People with learning disabilities in England are four times more likely to die from treatable medical causes compared with the general population, according to a University of Bristol report.
The latest annual report from the Learning Disability Mortality Review (LeDeR) programme found that a third (34%) of deaths of people with learning disabilities involved ‘medical causes’, which could have been treated ‘with access to timely and effective healthcare’. In contrast, that figure was just 8% for deaths in the general population.
Treatable causes of deaths accounted for 403 in 100,000 deaths among people with learning disabilities, compared with just 83 in 100,000 deaths among the general public, according to the report.
The LeDeR programme, which has reviewed 3,195 deaths of people with learning disabilities to date, found in this latest report that pneumonia caused two-fifths of adult deaths and almost a quarter of child deaths over the past year.
Professor Pauline Heslop, the programme lead at the University of Bristol, said the fact that the infection is ‘preventable’ and ‘treatable’ makes this finding ‘concerning’, and that addressing this issue ‘remains an urgent priority’.
She added: ‘The disparity between people with learning disabilities and the general population in relation to average age at death, causes of death, and avoidable causes of death remains substantial and urgent action is needed.’
The LeDeR programme had also been notified of a series of deaths in the learning disability population caused by epilepsy, diabetes, asthma and influenza.
The figures also show that, overall, the average age of deaths for people with learning disabilities, 61 for males and 59 for females, is much younger than the rest of the population.
People with learning disabilities from BAME groups also died disproportionately at younger ages than white British counterparts. Of those who died in childhood (ages four to 17 years), 43% were from BAME backgrounds, the report found.
‘Gaps in service provision’
The report also examined the relationship between the ‘quality of care’ that people with learning disabilities received and the deaths reported.
It found that ‘gaps in service provision’ may have contributed to the death of a person with a learning disability in 7% of cases.
These ‘gaps’ include significant delays in diagnosis and treatment, omissions in care, unsafe discharges from hospital, ‘non-referral to’ specialist learning disability services, a lack of care coordination and out-of-date social care assessments, it said.
A greater proportion of deaths reviewed in 2019 (56%) showed that the person had received care that met or exceeded good practice, compared with deaths reviewed in 2018 (48%).
The reviewers also found more examples where ‘best practices’ had been implemented in a person’s care, including a person-centred approach, multi-agency working and the use of reasonable adjustments.
Recommendations
The report made a series of recommendations to care providers and various bodies with the aim of reducing deaths from treatable medical causes among people with learning disabilities.
It urged care providers to consider the recommendations from the Department of Health’s ‘Best practice in care coordination for people with a learning disability and long term conditions’ report.
It called for the introduction of specialist physicians for people with learning disabilities who would work within multidisciplinary teams, and new training routes, including a diploma in learning disabilities medicine and for the Royal College of Physicians to introduce a ‘learning disabilities’ speciality.

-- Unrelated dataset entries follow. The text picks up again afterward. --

===== src/rtl/barrel_pkg.sv =====
// Shared mode encodings and the bit-reverse helper for the pipelined barrel shifter.
package barrel_pkg;

   localparam logic [1:0] MODE_ROR = 2'b00;
   localparam logic [1:0] MODE_ROL = 2'b01;
   localparam logic [1:0] MODE_LSR = 2'b10;
   localparam logic [1:0] MODE_ASR = 2'b11;

   localparam int MAX_W = 64;

   // Reverses the low w bits of x; bits at and above w come back as zero.
   function automatic logic [MAX_W-1:0] bit_rev(input logic [MAX_W-1:0] x, input int w);
      logic [MAX_W-1:0] r;
      logic [MAX_W-1:0] t;
      r = '0;
      t = x;
      for (int i = 0; i < MAX_W; i++) begin
         if (i < w) begin
            r = {r[MAX_W-2:0], t[0]};
            t = t >> 1;
         end
      end
      return r;
   endfunction

endpackage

The report pushed for commissioning programmes that develop different models of care coordination for adults and children with learning disabilities.
It encouraged further use of the National Early Warning Score 2 regionally, such as the Restore2 tool in Wessex, to assist care providers in spotting early signs of deterioration in physical health in people with learning disabilities.
It also called for more evidence-based guidance from the National Institute for Health and Care Excellence (NICE), that is inclusive of prevention, diagnosis and management of aspiration pneumonia.